[[ Task input open ]]

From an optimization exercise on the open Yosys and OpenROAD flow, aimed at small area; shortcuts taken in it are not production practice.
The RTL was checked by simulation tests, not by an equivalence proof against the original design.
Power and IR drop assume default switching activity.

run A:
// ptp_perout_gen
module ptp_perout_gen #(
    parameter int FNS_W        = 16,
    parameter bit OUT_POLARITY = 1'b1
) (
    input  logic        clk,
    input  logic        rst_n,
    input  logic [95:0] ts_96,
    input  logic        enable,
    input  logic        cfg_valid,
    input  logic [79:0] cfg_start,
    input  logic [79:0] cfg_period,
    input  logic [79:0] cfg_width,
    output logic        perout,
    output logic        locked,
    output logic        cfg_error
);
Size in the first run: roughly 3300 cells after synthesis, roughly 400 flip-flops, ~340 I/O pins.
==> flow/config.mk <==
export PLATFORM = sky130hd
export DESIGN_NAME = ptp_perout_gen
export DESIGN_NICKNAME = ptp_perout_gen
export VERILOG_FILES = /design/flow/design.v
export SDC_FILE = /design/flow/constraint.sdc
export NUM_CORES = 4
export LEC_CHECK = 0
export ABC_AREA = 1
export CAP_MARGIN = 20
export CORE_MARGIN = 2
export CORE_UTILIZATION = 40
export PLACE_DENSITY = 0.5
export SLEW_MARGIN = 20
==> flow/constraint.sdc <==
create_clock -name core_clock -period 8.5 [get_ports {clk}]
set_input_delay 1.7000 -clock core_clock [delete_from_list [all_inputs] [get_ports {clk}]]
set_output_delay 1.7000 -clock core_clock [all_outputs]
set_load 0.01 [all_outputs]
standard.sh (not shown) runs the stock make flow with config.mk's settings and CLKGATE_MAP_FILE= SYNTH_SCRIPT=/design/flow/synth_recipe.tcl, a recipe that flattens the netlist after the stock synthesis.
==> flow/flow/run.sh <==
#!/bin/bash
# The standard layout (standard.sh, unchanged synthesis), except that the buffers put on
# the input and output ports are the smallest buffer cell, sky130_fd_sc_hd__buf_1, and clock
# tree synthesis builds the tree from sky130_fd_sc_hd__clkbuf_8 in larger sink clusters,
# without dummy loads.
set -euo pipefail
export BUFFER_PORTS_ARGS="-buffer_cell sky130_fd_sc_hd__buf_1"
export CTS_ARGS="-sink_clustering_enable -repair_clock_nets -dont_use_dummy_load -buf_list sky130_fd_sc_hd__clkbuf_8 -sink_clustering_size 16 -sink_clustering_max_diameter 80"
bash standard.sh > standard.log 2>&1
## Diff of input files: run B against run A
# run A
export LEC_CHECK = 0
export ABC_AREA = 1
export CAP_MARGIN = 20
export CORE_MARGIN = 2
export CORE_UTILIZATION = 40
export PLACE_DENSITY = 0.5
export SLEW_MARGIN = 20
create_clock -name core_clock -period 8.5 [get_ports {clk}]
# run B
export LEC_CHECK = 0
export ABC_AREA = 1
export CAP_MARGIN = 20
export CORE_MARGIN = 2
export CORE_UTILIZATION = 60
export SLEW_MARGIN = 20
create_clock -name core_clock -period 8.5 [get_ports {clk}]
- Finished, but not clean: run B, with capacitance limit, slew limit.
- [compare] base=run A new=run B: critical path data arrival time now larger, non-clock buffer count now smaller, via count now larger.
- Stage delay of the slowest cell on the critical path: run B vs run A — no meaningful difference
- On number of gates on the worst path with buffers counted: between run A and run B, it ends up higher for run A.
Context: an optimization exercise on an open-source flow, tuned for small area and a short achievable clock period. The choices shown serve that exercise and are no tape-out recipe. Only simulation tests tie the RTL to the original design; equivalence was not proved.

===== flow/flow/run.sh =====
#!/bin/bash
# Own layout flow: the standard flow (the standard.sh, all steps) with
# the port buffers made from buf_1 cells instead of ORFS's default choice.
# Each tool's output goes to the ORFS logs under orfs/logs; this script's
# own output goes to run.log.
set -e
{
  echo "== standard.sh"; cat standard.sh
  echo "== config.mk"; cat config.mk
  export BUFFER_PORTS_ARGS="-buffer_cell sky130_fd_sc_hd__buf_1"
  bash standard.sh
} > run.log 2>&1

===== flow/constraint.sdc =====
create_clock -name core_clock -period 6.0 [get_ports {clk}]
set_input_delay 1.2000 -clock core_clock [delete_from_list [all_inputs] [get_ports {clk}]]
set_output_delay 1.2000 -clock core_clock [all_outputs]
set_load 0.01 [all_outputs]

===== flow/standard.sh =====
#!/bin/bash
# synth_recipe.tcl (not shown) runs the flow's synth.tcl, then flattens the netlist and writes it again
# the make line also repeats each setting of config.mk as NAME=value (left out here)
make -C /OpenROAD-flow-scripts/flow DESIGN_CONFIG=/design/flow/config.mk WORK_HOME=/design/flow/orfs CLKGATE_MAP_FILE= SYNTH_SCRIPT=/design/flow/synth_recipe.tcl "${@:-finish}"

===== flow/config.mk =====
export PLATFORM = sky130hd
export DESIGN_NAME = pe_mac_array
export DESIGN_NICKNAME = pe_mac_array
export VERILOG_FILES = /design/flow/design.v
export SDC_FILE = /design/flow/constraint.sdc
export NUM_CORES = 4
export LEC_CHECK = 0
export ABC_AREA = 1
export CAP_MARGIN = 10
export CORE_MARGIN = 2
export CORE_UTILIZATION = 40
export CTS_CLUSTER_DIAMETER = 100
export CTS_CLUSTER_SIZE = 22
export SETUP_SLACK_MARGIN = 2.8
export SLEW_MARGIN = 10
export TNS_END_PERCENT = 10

[[ Task input closed ]]

▶ [Required action] Which lines above hold the string "default"? Copy each of them.

▶ [Response to the task]
Power and IR drop assume default switching activity.
# the port buffers made from buf_1 cells instead of ORFS's default choice.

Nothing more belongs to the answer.